▽
`src/rtl/srd_pkg.sv`:
```
package srd_pkg;
   localparam int STAT_BITS = 8;
   localparam int STAT_IW   = $clog2(STAT_BITS);

   // frame positions; the host decodes this order
   localparam int POS_FILL  = 0;
   localparam int POS_OVF   = 1;
   localparam int POS_WAKE  = 2;
   localparam int POS_LBAT  = 3;
   localparam int POS_EMPTY = 4;
   localparam int POS_SIG_H = 5;
   localparam int POS_SIG_M = 6;
   localparam int POS_SIG_L = 7;

   typedef enum logic [1:0] {
      XFER_IDLE = 2'd0,
      XFER_READ = 2'd1,
      XFER_CTRL = 2'd2
   } xfer_e;
endpackage

```
`src/rtl/srd_sync.sv`:
```
module srd_sync #(
   parameter int   STAGES  = 2,
   parameter logic RST_VAL = 1'b0
) (
   input  logic clk,
   input  logic rst_n,
   input  logic d,
   output logic q
);
   logic [STAGES-1:0] chain_q;

   always_ff @(posedge clk or negedge rst_n) begin
      if (!rst_n) chain_q <= {STAGES{RST_VAL}};
      else        chain_q <= {chain_q[STAGES-2:0], d};
   end

   assign q = chain_q[STAGES-1];
endmodule

```
`src/rtl/srd_flags.sv`:
```
module srd_flags
   import srd_pkg::*;
#(
   parameter logic [STAT_BITS-1:0] LATCH_MASK = 8'b0000_1110
) (
   input  logic                 clk,
   input  logic                 rst_n,
   input  logic [STAT_BITS-1:0] stat_src,
   input  logic [STAT_BITS-1:0] clr_pos,
   output logic [STAT_BITS-1:0] frame_bits
);
   for (genvar i = 0; i < STAT_BITS; i++) begin : g_pos
      if (LATCH_MASK[i]) begin : g_held
         logic flag_q;
         // a new event wins over the clear of the same cycle
         always_ff @(posedge clk or negedge rst_n) begin
            if (!rst_n) flag_q <= 1'b0;
            else        flag_q <= (flag_q & ~clr_pos[i]) | stat_src[i];
         end
         assign frame_bits[i] = flag_q;
      end else begin : g_live
         assign frame_bits[i] = stat_src[i];
      end
   end
endmodule

```
`src/rtl/srd_frame.sv`:
```
module srd_frame
   import srd_pkg::*;
#(
   parameter  int FRAME_BITS = 16,
   localparam int OCW        = $clog2(FRAME_BITS + 1)
) (
   input  logic                 clk,
   input  logic                 rst_n,
   input  logic                 csn_s,
   input  logic                 sck_s,
   input  logic                 sdi_s,
   input  logic [STAT_BITS-1:0] frame_bits,
   output logic                 sdo,
   output logic                 ctl_xfer,
   output logic                 fall_evt,
   output logic [OCW-1:0]       bit_idx,
   output logic [STAT_BITS-1:0] clr_pos
);
   logic  sck_q;
   logic  rise_evt;
   logic  shift_now;
   logic  next_bit;
   xfer_e mode_q;

   assign rise_evt  = sck_s & ~sck_q;
   assign fall_evt  = ~sck_s & sck_q;
   assign shift_now = fall_evt & ~csn_s & (mode_q == XFER_READ);
   assign next_bit  = (bit_idx < OCW'(STAT_BITS)) ? frame_bits[bit_idx[STAT_IW-1:0]] : 1'b0;
   assign ctl_xfer  = (mode_q == XFER_CTRL);

   always_comb begin
      for (int i = 0; i < STAT_BITS; i++)
         clr_pos[i] = shift_now && (bit_idx == OCW'(i));
   end

   always_ff @(posedge clk or negedge rst_n) begin
      if (!rst_n) begin
         sck_q   <= 1'b0;
         mode_q  <= XFER_IDLE;
         bit_idx <= '0;
         sdo     <= 1'b0;
      end else begin
         sck_q <= sck_s;
         if (csn_s) begin
            mode_q  <= XFER_IDLE;
            bit_idx <= '0;
            sdo     <= 1'b0;
         end else begin
            // the opcode is decided by the first sampled bit alone
            if (rise_evt && mode_q == XFER_IDLE)
               mode_q <= sdi_s ? XFER_CTRL : XFER_READ;
            if (shift_now) begin
               sdo <= next_bit;
               if (bit_idx != OCW'(FRAME_BITS)) bit_idx <= bit_idx + 1'b1;
            end else if (fall_evt) begin
               sdo <= 1'b0;
            end
         end
      end
   end
endmodule

```
`src/rtl/srd_status_port.sv`:
```
module srd_status_port
   import srd_pkg::*;
#(
   parameter  int                   SYNC_STAGES = 2,
   parameter  int                   FRAME_BITS  = 16,
   parameter  logic [STAT_BITS-1:0] LATCH_MASK  = 8'b0000_1110,
   localparam int                   OCW         = $clog2(FRAME_BITS + 1)
) (
   input  logic                 clk,
   input  logic                 rst_n,
   input  logic                 spi_csn,
   input  logic                 spi_sck,
   input  logic                 spi_sdi,
   input  logic [STAT_BITS-1:0] stat_src,
   output logic                 spi_sdo,
   output logic                 ctl_xfer
);
   if (SYNC_STAGES < 2) begin : g_bad_sync
      $error("srd_status_port: SYNC_STAGES must be at least 2");
   end
   if (FRAME_BITS < STAT_BITS) begin : g_bad_frame
      $error("srd_status_port: FRAME_BITS must cover the status bits");
   end

   logic                 csn_s, sck_s, sdi_s;
   logic                 fall_evt;
   logic [OCW-1:0]       bit_idx;
   logic [STAT_BITS-1:0] frame_bits;
   logic [STAT_BITS-1:0] clr_pos;

   srd_sync #(.STAGES(SYNC_STAGES), .RST_VAL(1'b1)) u_sync_csn (
      .clk(clk), .rst_n(rst_n), .d(spi_csn), .q(csn_s));
   srd_sync #(.STAGES(SYNC_STAGES), .RST_VAL(1'b0)) u_sync_sck (
      .clk(clk), .rst_n(rst_n), .d(spi_sck), .q(sck_s));
   srd_sync #(.STAGES(SYNC_STAGES), .RST_VAL(1'b0)) u_sync_sdi (
      .clk(clk), .rst_n(rst_n), .d(spi_sdi), .q(sdi_s));

   srd_flags #(.LATCH_MASK(LATCH_MASK)) u_flags (
      .clk(clk), .rst_n(rst_n), .stat_src(stat_src),
      .clr_pos(clr_pos), .frame_bits(frame_bits));

   srd_frame #(.FRAME_BITS(FRAME_BITS)) u_frame (
      .clk(clk), .rst_n(rst_n), .csn_s(csn_s), .sck_s(sck_s), .sdi_s(sdi_s),
      .frame_bits(frame_bits), .sdo(spi_sdo), .ctl_xfer(ctl_xfer),
      .fall_evt(fall_evt), .bit_idx(bit_idx), .clr_pos(clr_pos));
endmodule

```
`config.mk`:
```
export PLATFORM = sky130hd
export DESIGN_NAME = srd_status_port
export DESIGN_NICKNAME = d
export VERILOG_FILES = /design/src/rtl/srd_pkg.sv /design/src/rtl/srd_sync.sv /design/src/rtl/srd_flags.sv /design/src/rtl/srd_frame.sv /design/src/rtl/srd_status_port.sv
export SDC_FILE = /design/constraint.sdc
export NUM_CORES = 1
export LEC_CHECK = 0
export ABC_CLOCK_PERIOD_IN_PS = 1600
export CAP_MARGIN = 20
export CORE_MARGIN = 2
export CORE_UTILIZATION = 40
export CTS_CLUSTER_DIAMETER = 120
export DETAILED_ROUTE_END_ITERATION = 8
export GPL_ROUTABILITY_DRIVEN = 1
export HOLD_SLACK_MARGIN = 0.15
export RECOVER_POWER = 25
export SLEW_MARGIN = 20
export SYNTH_ARGS = -nofsm -noshare
export SYNTH_HDL_FRONTEND = slang
export SYNTH_SLANG_ARGS = --single-unit
```
`constraint.sdc`:
```
create_clock -name clk -period 1.6 [get_ports clk]
set_input_delay 0.4 -clock clk [delete_from_list [all_inputs] [get_ports clk]]
set_output_delay 0.4 -clock clk [all_outputs]
set_load 0.02 [all_outputs]
```
Yosys cells after proc, flatten, opt, wreduce, memory -nomap -nowiden:

Cells that the tools add are included.

* $add $sub $neg: 1
* $mul: 0
* divide/modulo/power cells: 0
* magnitude comparators: 2
* equal/unequal tests: 6
* shifts and indexed selects: 0
* mux-type cells: 12
* bitwise gates (word level): 16
* reductions and logical operators: 10

Operators by type and width (number)
* 2-to-1 mux 5 bit: 3
* == test 5 x 2 -> 1 bit, second input constant: 2
* AND 1 bit: 7
* 2-to-1 mux 2 bit: 3
* inverter 1 bit: 6
* nonzero test 2 bit: 3
* adder 5 x 1 -> 5 bit, second input constant: 1
* == test 5 x 1 -> 1 bit, second input constant: 1
* < comparator 5 x 4 -> 1 bit, second input constant: 1
* 2-to-1 mux 1 bit: 5
* inequality test 5 bit, second input constant: 1
* logical AND 1 bit: 4
* < comparator 3 x 4 -> 1 bit, second input constant: 1
* binary-select mux 1 bit (select 3 bit): 1
* OR 1 bit: 3
* nonzero test 3 bit: 1
* == test 2 x 1 -> 1 bit, second input constant: 1
* == test 2 bit, second input constant: 1
* logical NOT 2 bit: 1
* AND reduction 2 bit: 1

* register bits after elaboration: 18
* latch bits: 0
* memory bits (writable): 0
* memory bits (read-only): 0
* input bits: 13
* word-level logic and storage cells: 57
* memories kept: 0

Logic depth before layout (Yosys ltp):

* depth after elaboration: 8
* depth in mapped cells: 5
* mapped depth without buffers: 5

Cells and area by module:

From an unflattened synthesis, not the netlist that was laid out.

* cell total of the unflattened synthesis: 90
* area total of the unflattened synthesis: 970.9 um^2

By module, submodules not included
* srd_frame: times used 1, cells each 67, area an instance 649.4 um^2
* srd_flags: times used 1, cells each 17, area an instance 168.9 um^2
* srd_sync (u_sync_sck ...): times used 2, cells each 2, area an instance 50.0 um^2
* srd_sync (u_sync_csn): times used 1, cells each 2, area an instance 52.6 um^2

Least setup slack after synthesis:

No wires, ideal clock.

* path type: reg-to-output
* start point: reg u_frame.mode_q[1]
* end point: out ctl_xfer
* arrival time: 1020 ps
* required time: 1200 ps
* setup slack: 180 ps
* cell stages (with the launch flop): 4
* cell sequence: dfrtp_1 clkbuf_1 inv_1 nor2_1

* longest elaborated chain between the ends: 1

Ends and longest elaborated chain
* start, declared: line srd_frame.sv:23 `xfer_e mode_q;`
* start signal, assigned: line srd_frame.sv:51 `mode_q <= sdi_s ? XFER_CTRL : XFER_READ;`
* == test 2 bit: line srd_frame.sv:29 `assign ctl_xfer = (mode_q == XFER_CTRL);`
* end, declared: line srd_status_port.sv:16 `output logic ctl_xfer`

Every way passes these cells.

Worst setup path in the final report:

* start point: reg u_sync_sck.chain_q[1]
* end point: reg u_frame.bit_idx[3]

* longest elaborated chain between the ends: 6

Ends and longest elaborated chain
* start, declared: line srd_sync.sv:10 `logic [STAGES-1:0] chain_q;`
* start signal, assigned: line srd_sync.sv:13 `if (!rst_n) chain_q <= {STAGES{RST_VAL}};`
* start signal, assigned: line srd_sync.sv:14 `else chain_q <= {chain_q[STAGES-2:0], d};`
* inverter 1 bit: line srd_frame.sv:26 `assign fall_evt = ~sck_s & sck_q;`
* AND 1 bit: line srd_frame.sv:26
* AND 1 bit (2 in series): line srd_frame.sv:27 `assign shift_now = fall_evt & ~csn_s & (mode_q == XFER_READ);`
* nonzero test 2 bit (no source line)
* AND reduction 2 bit (no source line)
* end signal, assigned: line srd_frame.sv:54 `if (bit_idx != OCW'(FRAME_BITS)) bit_idx <= bit_idx + 1'b1;`
* end, declared: line srd_frame.sv:16 `output logic [OCW-1:0] bit_idx,`

Every way passes these cells.
A chain may end at the register's enable or synchronous reset.

==> out/results.tsv <==
metric	value	unit
outcome	finished, final reports clean	
Starting Density	41.18	%
Worst-path clk slew	0.10	ns
CP endpoint kind	flop	
CORE AREA	2148	sq um
MaxCap Viol Count	0	
headroom to the max-slew limit	37.83	%
DP Area	1095	sq um
DRC Markers	0	
synthesized area	884.6	sq um
largest net degree at the start of global routing	19	
worst min path class	flop to flop	
Post-synth ARST share	100.0	%
Tcrit/Tclk final	92.14	%
Final Critical Period	1.474	ns
number of synthesized flops with an enable pin	0	
CP delay by family, top	simple AND/OR/NAND/NOR gates	
drt initial violations	4	
CTS Hold Buffers Added	0	
IO Pins	15	
share of the synthesized area in the top cell type	45.26	%
worst-margin pin slew	0.9325	ns
worst-path fanout max	6	
worst path bufs/invs	0	
Post-Syn Nets	94	
Critical Path AT	1.66	ns
CP cell instances	nand4bb_2, nor4_2, mux2_2	
# port buffers	14	
CTS tree	done	
WS Path Type	flop to flop	
GRT Util Overall	14.39	%
FP Rows	17	
routability congestion estimate	0.8324	
worst slack, placed	-0.02095	ns
Layout fillers	201	
#FFs+latches synth	18	
max-slew violations	0	
Diodes inserted	0	
Root Driver	clkbuf_4	
Setup Viol. Count Final	0	
CTS Sinks	18	
worst setup margin	0.1258	ns
Die Height	51.03	um
number of global-route vias before repair	602	
clk_lat worst skew	0.29	ns
layout cells sized above 1	21.43	%
first-pass GRT wire length	2677	um
DR pass1 iterations	4	
Routed Antenna Nets	0	
leading area contributor after synthesis	dfrtp_1	
Post-layout nets	116	
Peak VDD IR	418.7	uV
final WL	1632	um
total gr overflow	0	
Critical Path Source Type	flop	
initial antenna violation count	0	
slowest stage delay, CP	0.39	ns
HPWL after DPL	1235	um
Syn Inst Count	77	
cell area after layout	1140	sq um
Synth warnings	0	
average size of a mapped cell	11.49	sq um
Pleak	0.4584	nW
count leader, synth	dfrtp_1	
Primary FF master, synth	dfrtp_1	
total number of vias	654	
pwr/cell area	727.1	nW/um^2
CTS Buf Count	3	
die area	2604	sq um
drt via density	5.190	
WP data required	1.79	ns
Seq/Total Area, Yosys	51.20	%
synth unique cells	28	
area grow syn2layout	28.85	%
die extent in x	51.03	um
cts repair resizes	2	
postcts setup bufs	0	
Max clock buf depth	2	
Synth top cells by count	dfrtp_1 (16), inv_1 (8), nand2b_1 (6)	
clk_skew	0.002797	ns
worst-path cell with the longest stage delay	dfrtp_1	
DR WL/cell	12.95	um
unrepaired setup endpoints after global routing	no	
Total Power	0.8287	mW
H-Tree Depth	1	
synth top area cells	dfrtp_1 (45%), dfstp_2 (5.9%), ha_1 (5.7%)	
final hold vios	0	
fmax	678.3	MHz
[through the flow]
stage | setup TNS, ns | hold slack, ns | cells | util, %
final | 0 | 0.3573 | 126 | 53.06
after floorplan | 0 | 0.1044 | 77 | -
after CTS | 0 | 0.3622 | 126 | 52.53
after global routing | 0 | 0.3663 | 126 | 53.06
after detailed placement | -0.02095 | 0.3378 | 122 | 50.96
after global placement | 0 | 0.3355 | 122 | 50.96
[routing by layer]
layer	wire length [um]	part of all wire, %	GRT usage [%]
met1	728	45	19.06
met2	776	48	20.78
met3	57	3.5	2.632
met5	0	0	0
met4	69	4.2	10.81
[worst paths after layout]
check	startpoint	to	slack (ns)	depth (start not counted)
min in group asynchronous	rst_n	u_sync_sck.chain_q[1]	0.74	2
setup / recovery	u_sync_sck.chain_q[1]	u_frame.bit_idx[3]	0.13	3
hold reg to reg	u_sync_sck.chain_q[0]	u_sync_sck.chain_q[1]	0.36	0
hold / removal	u_sync_sck.chain_q[0]	u_sync_sck.chain_q[1]	0.36	0
max in group asynchronous	rst_n	u_flags.g_pos[2].g_held.flag_q	0.29	2
setup reg to reg	u_sync_sck.chain_q[1]	u_frame.bit_idx[3]	0.13	3
[cell type report]
cell class,instances,area [sq um],area share (%)
Inverter,8,30.03,2.634
Timing Repair Buffer,21,182.7,16.03
Multi-Input combinational cell,47,402.9,35.35
Clock buffer,4,36.28,3.183
Sequential cell,18,452.9,39.74
Tap cell,28,35.03,3.074
[placed cells by master, fill, tap and decap left out, types with 2 or more instances in the layout]
| cell type | n |
|---|---|
| nand2b_1 | 6 |
| nand4_1 | 3 |
| clkdlybuf4s50_1 | 8 |
| nor2_1 | 5 |
| buf_4 | 6 |
| nor2b_1 | 2 |
| mux4_2 | 2 |
| mux2i_1 | 3 |
| dfrtp_1 | 16 |
| dlygate4sd3_1 | 4 |
| dfstp_2 | 2 |
| a21oi_1 | 3 |
| o41ai_1 | 2 |
| inv_1 | 8 |
| clkbuf_4 | 3 |
| ha_1 | 4 |
| o31ai_1 | 2 |
| nand2_1 | 2 |
[state kept, by name, indices dropped and copies added, names as in the netlist]
register,cells
u_frame.bit_idx,5
u_frame.sck_q,1
u_sync_sdi.chain_q,2
u_flags.g_pos.g_held.flag_q,3
u_sync_csn.chain_q,2
u_frame.mode_q,2
u_sync_sck.chain_q,2
u_frame.sdo,1
[worst reg2reg max path, cell delays in order, from the launching register on]
cell and delay [ns]:
dfrtp_1 0.39, nand4bb_2 0.34, nor4_2 0.29, mux2_2 0.36
[power breakdown]
part	switching (mW)	leakage, nW	internal (mW)
Clock	0.139	0.0210	0.139
Combinational	0.0313	0.221	0.0445
Sequential	0.00680	0.216	0.469
[cells by family after synthesis]
kind of cell	count (synthesis)	synth area share, %
AO/OA/AOI/OAI	10	7.637
multiplexers	6	9.759
adder cells (fa/ha/maj)	4	5.658
AND/OR/NAND/NOR	27	20.37
flip-flops	18	51.20
buffers and inverters	12	5.374
(Power assumes the default switching activity.)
△
### Task prompt
Every line in the data that holds the string "word" should be copied.

### Result of the task
* bitwise gates (word level): 16
* word-level logic and storage cells: 57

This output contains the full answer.